Cultura

Kudurista Flor de Raiz detida por simular rapto

A cantora de kuduro Flor da Raiz foi detida, sexta-feira, em Luanda, por agentes do Serviço de Investigação Criminal ( SIC), por ter simulado o próprio rapto.

Flor de Raiz simulou rapto exigindo dois milhões de kwanzas
Fotografia: Edições Novembro

De acordo com a agência Angop, os falsos sequestradores exigiam um resgate na ordem de dois milhões de kwanzas. Um comunicado do Gabinete de Comunicação Institucional e Im-
prensa da Delegação Provincial do Ministério do  Interior (MININT) a que a Angop teve acesso afirma que a kudurista ligou para o seu agente, Tony Vitara, a dizer que fora raptada e estava sob poder de marginais.
Para a restituição da sua liberdade teriam de pagar o  referido valor.
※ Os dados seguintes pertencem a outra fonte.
[src/rtl/pipe_hazard_scoreboard.sv]
// Hazard, forwarding and stall controller for an in-order pipeline.
// Tracks destination registers of in-flight instructions and holds EX during multi-cycle ops.
module pipe_hazard_scoreboard #(
  parameter int NUM_STAGES = 3,
  parameter int MC_LATENCY = 32,
  parameter int FWD_W      = $clog2(NUM_STAGES)
) (
  input  logic             clk,
  input  logic             rst_n,
  input  logic [4:0]       id_rs1_addr_i,
  input  logic [4:0]       id_rs2_addr_i,
  input  logic             id_rs1_use_i,
  input  logic             id_rs2_use_i,
  input  logic [4:0]       id_rd_addr_i,
  input  logic             id_rd_we_i,
  input  logic             id_is_load_i,
  input  logic             id_is_branch_i,
  input  logic             id_is_mc_i,
  input  logic             flush_i,
  output logic [FWD_W-1:0] alu_forward_a_o,
  output logic [FWD_W-1:0] alu_forward_b_o,
  output logic             branch_forward_a_o,
  output logic             branch_forward_b_o,
  output logic             pc_en_o,
  output logic             if_id_en_o,
  output logic             control_pass_o,
  output logic             ex_hold_o,
  output logic             mc_busy_o
);

  typedef struct packed {
    logic       valid;
    logic [4:0] rd;
    logic       we;
    logic       ld;
  } entry_t;

  entry_t     stg_q [NUM_STAGES];
  logic [4:0] rs1_q, rs2_q;
  logic       rs1_use_q, rs2_use_q;
  logic [6:0] mc_cnt;

  logic hold, load_use, br_stall, stall;

  // rd = x0 never produces a match, so x0 readers are never stalled or forwarded
  function automatic logic hit(input logic [4:0] a, input logic u, input entry_t e);
    return u && e.valid && e.we && (e.rd != 5'd0) && (e.rd == a);
  endfunction

  assign hold      = (mc_cnt != 7'd0);
  assign ex_hold_o = hold;
  assign mc_busy_o = hold;

  always_comb begin
    load_use = (hit(id_rs1_addr_i, id_rs1_use_i, stg_q[0]) ||
                hit(id_rs2_addr_i, id_rs2_use_i, stg_q[0])) && stg_q[0].ld;
    br_stall = id_is_branch_i &&
               (hit(id_rs1_addr_i, id_rs1_use_i, stg_q[0]) ||
                hit(id_rs2_addr_i, id_rs2_use_i, stg_q[0]) ||
                ((hit(id_rs1_addr_i, id_rs1_use_i, stg_q[1]) ||
                  hit(id_rs2_addr_i, id_rs2_use_i, stg_q[1])) && stg_q[1].ld));
    stall          = load_use || br_stall;
    control_pass_o = !stall && !flush_i;
    pc_en_o        = !hold && (flush_i || !stall);
    if_id_en_o     = pc_en_o;
    branch_forward_a_o = hit(id_rs1_addr_i, id_rs1_use_i, stg_q[1]) && !stg_q[1].ld;
    branch_forward_b_o = hit(id_rs2_addr_i, id_rs2_use_i, stg_q[1]) && !stg_q[1].ld;
  end

  // scan oldest to youngest so the youngest producer overwrites
  always_comb begin
    alu_forward_a_o = '0;
    alu_forward_b_o = '0;
    for (int k = NUM_STAGES - 1; k >= 1; k--) begin
      if (hit(rs1_q, rs1_use_q, stg_q[k])) alu_forward_a_o = FWD_W'(k);
      if (hit(rs2_q, rs2_use_q, stg_q[k])) alu_forward_b_o = FWD_W'(k);
    end
    if (!stg_q[0].valid) begin
      alu_forward_a_o = '0;
      alu_forward_b_o = '0;
    end
  end

  always_ff @(posedge clk or posedge rst_n) begin
    if (rst_n) begin
      for (int k = 0; k < NUM_STAGES; k++) stg_q[k] <= '0;
      rs1_q     <= '0;
      rs2_q     <= '0;
      rs1_use_q <= 1'b0;
      rs2_use_q <= 1'b0;
      mc_cnt    <= '0;
    end else if (hold) begin
      stg_q[1] <= '0;
      for (int k = 2; k < NUM_STAGES; k++) stg_q[k] <= stg_q[k-1];
      mc_cnt <= mc_cnt - 7'd1;
    end else begin
      for (int k = 1; k < NUM_STAGES; k++) stg_q[k] <= stg_q[k-1];
      rs1_q     <= id_rs1_addr_i;
      rs2_q     <= id_rs2_addr_i;
      rs1_use_q <= control_pass_o && id_rs1_use_i;
      rs2_use_q <= control_pass_o && id_rs2_use_i;
      if (control_pass_o) begin
        stg_q[0] <= '{valid: 1'b1, rd: id_rd_addr_i, we: id_rd_we_i, ld: id_is_load_i};
        mc_cnt   <= id_is_mc_i ? 7'(MC_LATENCY - 1) : 7'd0;
      end else begin
        stg_q[0] <= '0;
      end
    end
  end

endmodule
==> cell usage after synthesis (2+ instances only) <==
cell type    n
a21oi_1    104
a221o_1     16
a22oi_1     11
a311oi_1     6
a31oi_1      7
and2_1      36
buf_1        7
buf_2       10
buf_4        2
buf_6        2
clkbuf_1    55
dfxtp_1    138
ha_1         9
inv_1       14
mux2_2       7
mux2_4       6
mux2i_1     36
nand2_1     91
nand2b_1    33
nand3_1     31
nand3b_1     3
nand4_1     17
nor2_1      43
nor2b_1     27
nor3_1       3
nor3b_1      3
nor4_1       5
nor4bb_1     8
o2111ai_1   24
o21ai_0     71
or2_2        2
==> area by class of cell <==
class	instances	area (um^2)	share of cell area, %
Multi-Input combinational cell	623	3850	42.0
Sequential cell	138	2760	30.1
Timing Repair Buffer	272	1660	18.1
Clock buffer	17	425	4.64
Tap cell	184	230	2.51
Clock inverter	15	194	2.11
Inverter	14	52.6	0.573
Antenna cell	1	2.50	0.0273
[src/rtl/clkdiv_gen_if.sv]
// Configuration write channel for clkdiv_gen.
// The master drives the write fields; the slave returns cfg_ready.
interface clkdiv_gen_if #(
    parameter int DIV_W = 8
) ();
    logic             cfg_valid;
    logic             cfg_ready;
    logic [2:0]       cfg_ch;
    logic [DIV_W-1:0] cfg_div;
    logic [DIV_W-1:0] cfg_phase;
    logic             cfg_en;

    modport master (
        output cfg_valid, cfg_ch, cfg_div, cfg_phase, cfg_en,
        input  cfg_ready
    );
    modport slave (
        input  cfg_valid, cfg_ch, cfg_div, cfg_phase, cfg_en,
        output cfg_ready
    );
endinterface
**config.mk**
```make
export PLATFORM = sky130hd
export DESIGN_NAME = ea_div
export DESIGN_NICKNAME = d
export VERILOG_FILES = /design/src/rtl/ea_div_pkg.sv /design/src/rtl/ea_div_step.sv /design/src/rtl/ea_div.sv
export SDC_FILE = /design/constraint.sdc
export NUM_CORES = 1
export LEC_CHECK = 0
export BUFFER_PORTS_ARGS = -buffer_cell sky130_fd_sc_hd__buf_2
export CORE_AREA = 8 8 133 135
export CTS_CLUSTER_DIAMETER = 60
export DETAILED_ROUTE_END_ITERATION = 10
export DIE_AREA = 0 0 141 143
export PLACE_DENSITY_LB_ADDON = 0.2
export SLEW_MARGIN = 20
export SYNTH_ARGS = -nofsm -noshare
export SYNTH_HDL_FRONTEND = slang
export SYNTH_SLANG_ARGS = --single-unit
```
**constraint.sdc**
```tcl
create_clock -name clk -period 4 [get_ports clk]
set_input_delay 0.8 -clock clk [delete_from_list [all_inputs] [get_ports clk]]
set_output_delay 0.8 -clock clk [all_outputs]
set_load 0.01 [all_outputs]
```
**src/rtl/ea_div_pkg.sv**
```systemverilog
// Shared definitions for the ea_div iterative divider: widths, iteration
// count, special-case result constants, FSM encoding and magnitude helper.
package ea_div_pkg;

  localparam int          DIV_W       = 16;
  localparam int          DIV_ITERS   = 16;
  localparam logic [4:0]  ITER_LOAD   = 5'd16;
  localparam logic [16:1] DZ_QUOT     = 16'hFFFF;
  localparam logic [16:1] OVF_QUOT    = 16'h8000;
  localparam logic [16:1] OVF_DIVISOR = 16'hFFFF;

  typedef enum logic [1:0] {
    S_IDLE = 2'd0,
    S_ITER = 2'd1,
    S_FIX  = 2'd2,
    S_DONE = 2'd3
  } div_state_e;

  // Two's-complement negate of a 16-bit value.
  function automatic logic [16:1] neg16(input logic [16:1] v);
    neg16 = ~v + 16'd1;
  endfunction

  // Magnitude of an operand; only negative when treated as signed.
  function automatic logic [16:1] mag16(input logic [16:1] v, input logic is_signed);
    mag16 = (is_signed && v[16]) ? neg16(v) : v;
  endfunction

endpackage

```
**src/rtl/ea_div_step.sv**
```systemverilog
// One non-restoring division step: shift {PR,Q} left by one, then subtract
// the divisor magnitude when PR was non-negative, add it when negative.
// The add/subtract uses the sign of PR before the shift, so the 17-bit
// result stays exact even though the shifted value can wrap.
module ea_div_step (
  input  logic [17:1] pr,
  input  logic        q_msb,
  input  logic [16:1] dmag,
  output logic [17:1] pr_next,
  output logic        q_bit
);

  logic [17:1] shifted;
  logic [17:1] dext;

  // Single add/subtract of the step; new quotient bit is the inverted PR sign.
  always_comb begin
    shifted = {pr[16:1], q_msb};
    dext    = {1'b0, dmag};
    if (!pr[17]) begin
      pr_next = shifted - dext;
    end else begin
      pr_next = shifted + dext;
    end
    q_bit = ~pr_next[17];
  end

endmodule

```
**src/rtl/ea_div.sv**
```systemverilog
// Iterative 16-bit signed/unsigned divider, one quotient bit per clock.
// Handshake: start is a one-cycle request sampled only when busy=0 (IDLE or
// DONE state); an accepted start raises busy the next cycle, and done pulses
// for exactly one cycle when quot/rem/dz_/ovf_ are valid. Results and flags
// hold until the next accepted start replaces them.
module ea_div
  import ea_div_pkg::*;
(
  input  logic        clk,
  input  logic        rst_,
  input  logic        start,
  input  logic        sgn,
  input  logic [16:1] dividend,
  input  logic [16:1] divisor,
  output logic        busy,
  output logic        done,
  output logic [16:1] quot,
  output logic [16:1] rem,
  output logic        dz_,
  output logic        ovf_
);

  // FSM state is kept as a named enum so checkers can bind to it directly.
  div_state_e  state_q, state_d;

  logic [17:1] pr_q,   pr_d;
  logic [16:1] q_q,    q_d;
  logic [16:1] dmag_q, dmag_d;
  logic [4:0]  cnt_q,  cnt_d;
  logic        qneg_q, qneg_d;
  logic        rneg_q, rneg_d;
  logic [16:1] quot_q, quot_d;
  logic [16:1] rem_q,  rem_d;
  logic        dz_q,   dz_d;
  logic        ovf_q,  ovf_d;

  logic [17:1] step_pr;
  logic        step_qbit;
  logic [16:1] rem_mag;
  logic        is_ovf_case;

  ea_div_step u_step (
    .pr      (pr_q),
    .q_msb   (q_q[16]),
    .dmag    (dmag_q),
    .pr_next (step_pr),
    .q_bit   (step_qbit)
  );

  // Remainder correction folded to 16 bits: a negative final PR lies in
  // [-d,0), so adding d lands in [0,d) and the carry out is never needed.
  always_comb begin
    rem_mag     = pr_q[17] ? (pr_q[16:1] + dmag_q) : pr_q[16:1];
    is_ovf_case = sgn && (dividend == OVF_QUOT) && (divisor == OVF_DIVISOR);
  end

  // Next-state and datapath control; every register holds by default.
  always_comb begin
    state_d = state_q;
    pr_d    = pr_q;
    q_d     = q_q;
    dmag_d  = dmag_q;
    cnt_d   = cnt_q;
    qneg_d  = qneg_q;
    rneg_d  = rneg_q;
    quot_d  = quot_q;
    rem_d   = rem_q;
    dz_d    = dz_q;
    ovf_d   = ovf_q;

    unique case (state_q)
      S_IDLE, S_DONE: begin
        state_d = S_IDLE;
        if (start) begin
          dz_d  = 1'b1;
          ovf_d = 1'b1;
          if (divisor == '0) begin
            quot_d  = DZ_QUOT;
            rem_d   = dividend;
            dz_d    = 1'b0;
            state_d = S_DONE;
          end else if (is_ovf_case) begin
            quot_d  = OVF_QUOT;
            rem_d   = '0;
            ovf_d   = 1'b0;
            state_d = S_DONE;
          end else begin
            pr_d    = '0;
            q_d     = mag16(dividend, sgn);
            dmag_d  = mag16(divisor, sgn);
            cnt_d   = ITER_LOAD;
            rneg_d  = sgn && dividend[16];
            qneg_d  = sgn && (dividend[16] ^ divisor[16]);
            state_d = S_ITER;
          end
        end
      end
      S_ITER: begin
        pr_d  = step_pr;
        q_d   = {q_q[15:1], step_qbit};
        cnt_d = cnt_q - 5'd1;
        if (cnt_q == 5'd1) begin
          state_d = S_FIX;
        end
      end
      S_FIX: begin
        quot_d  = qneg_q ? neg16(q_q) : q_q;
        rem_d   = rneg_q ? neg16(rem_mag) : rem_mag;
        state_d = S_DONE;
      end
      default: begin
        state_d = S_IDLE;
      end
    endcase
  end

  // State and datapath registers, cleared asynchronously by rst_.
  always_ff @(posedge clk or negedge rst_) begin
    if (!rst_) begin
      state_q <= S_IDLE;
      pr_q    <= '0;
      q_q     <= '0;
      dmag_q  <= '0;
      cnt_q   <= '0;
      qneg_q  <= 1'b0;
      rneg_q  <= 1'b0;
      quot_q  <= '0;
      rem_q   <= '0;
      dz_q    <= 1'b1;
      ovf_q   <= 1'b1;
    end else begin
      state_q <= state_d;
      pr_q    <= pr_d;
      q_q     <= q_d;
      dmag_q  <= dmag_d;
      cnt_q   <= cnt_d;
      qneg_q  <= qneg_d;
      rneg_q  <= rneg_d;
      quot_q  <= quot_d;
      rem_q   <= rem_d;
      dz_q    <= dz_d;
      ovf_q   <= ovf_d;
    end
  end

  // Status decoded straight from the state register, so it only moves on clk.
  always_comb begin
    busy = (state_q == S_ITER) || (state_q == S_FIX);
    done = (state_q == S_DONE);
    quot = quot_q;
    rem  = rem_q;
    dz_  = dz_q;
    ovf_ = ovf_q;
  end

endmodule

```
==> results.md <==
* Clock Latency Late Sink at ~360 ps
* # fillers at about 1,500
* Synth cell types at between 80 and 90
* Final Wtd Congestion at between 0.8 and 0.9
* CTS clk-pin slew, worst paths at 80 ps
* Post-synth top area share at 0.295
* CP startpoint: dmag_q[4]
* Worst R2R Setup Slack at 500 ps
* P_leak at ~3.8 nW
* Worst reg2reg path depth at 14
* Synth-to-Final Area Change at 10.3%
* Worst Path Arrival at between 3000 and 4000 ps
* Sum Neg Setup Slack at 0 ps
* EDFF count, synth at 0
* Tightest Pin Transition at approximately 700 ps
* Reg2reg end: pr_q[17]
* Mapped Cells at roughly 920
* Final worst setup slack at between 400 and 500 ps
* CTS sink count at 92
* H-tree levels at 3
* Row count at between 40 and 50
* End of the critical path: pr_q[17]
* Final WL at 21,400 um
* Worst min path class: input port to asynchronous set/reset pin
* Largest net degree at the start of global routing at 52
* Dominant synthesized flop cell: dfrtp_1
* Vias/cell at roughly 5.8
* Vias in the first global route at 6,536
* Power Density at ~990 nW/um^2
* Cts hold-fix bufs at 0
* Post-CTS Setup Bufs at 0
* Crit path kind: flip-flop to flip-flop
* Peak supply drop at between 0.4 and 0.5 mV
* I/O Buffers at 71
* Num CTS Buffers at 9
* Period Utilization, post-route at 0.876
* Max Cap Viol at 0
* Fin. Hold Viols at 0
* CP max FO at 6
* Peak Freq at 0.285 GHz
* Worst rel slew slack at 0.529
* Final ANT Viol Nets at 0
* Initial DRC count at 700
* Via count at 6,918
* Post-cts gate resize count at 0
* # nets final at approximately 1,100
* Post-synthesis sequential area ratio at 0.302
* Post-Syn Area at 7630 um^2
* First-pass GRT wire length at about 34,000 um
* TritonCTS clock tree: done
* Placed Instances at around 1,200
* Root Buffer: clkbuf_16
* Final non-filler cell total at around 1,200
* Register bit count reported by yosys at just over 90
* Post-synth net total at around 1,000
* Final instance area at roughly 8400 um^2
* Status: complete, no violations
* Layout Skew at around 14 ps
* Synth area leaders: dfrtp_1, ha_1, xor2_1
* Ys async rst share at 1.00
* Tmin final at between 3000 and 4000 ps
* Antenna violations before repair at 0
* Final setup viols at 0
* ANT cells at 0
* Syn Area/Cell at between 8 and 9 um^2
* Required @ worst endpoint at 4250 ps
* Worst r2r src: dmag_q[4]
* RSZ-0062 raised after global routing: false
* Die width at 141 um
* Dpl ws at between 500 and 600 ps
* Total global routing track utilization at 0.215
* HPWL after DPL at ~16,000 um
* Max clock buf depth at 2
* Startpoint Class: flip-flop
* Die height at ~140 um
* Tot Pwr at around 8.3 mW
* Dpl cell area at just over 8000 um^2
* Grt ovf at 0
* # IOs at between 70 and 80
* Max-slew violations at 0
* Core ar. at approximately 16,000 um^2
* First drt pass iteration count at 5
* DIE AREA at roughly 20,000 um^2
* Initial core utilization at 0.489
* DRC at 0
* Synth warn at 0
* Avg WL per Cell at roughly 18 um
* Critical path capture point type: flip-flop
* Yosys top cell by area: dfrtp_1
* Proportion of layout cells with a drive suffix above 1 at 0.142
Por esta razão, as autoridades policiais apelam às pessoas que se abstenham de comportamentos desviantes e socialmente reprováveis, bem como de actos de criminalidade puníveis, e reiteram o firme compromisso de continuar a garantir a ordem e tranquilidade pública. A artista, que usou as redes sociais por meio do seu colega Pai Profeta, afirma ter sido “uma brincadeira de mau gosto.” Flor de Raiz é uma artista que tem estado envolvida em constantes polémicas nas redes sociais.

Processo-crime
O Serviço de Investigação Criminal (SIC) em Luanda encaminhou, ontem, para o Ministério Público (MP), o processo-crime contra Flor de Raiz. A kudurista foi detida de forma preventiva para averiguação, segundo o director do Gabinete de Comunicação Institucional e Imprensa da Delegação Provincial do Ministério do Interior. Mateus Rodrigues informou que, apesar de o processo ter dado entrada no MP, a artista poder ser posta em liberdade, porque o crime de simulação de rapto “não está tipificado” no Código Penal de Angola.
O jurista Garcia Mabanza referiu que noutros países esta infracção é punível com uma moldura penal de três meses a um ano, que se pode converter em multa.
Em Outubro do ano passado, a kudurista lançou “Peixinho”, no blog Ditox Produções.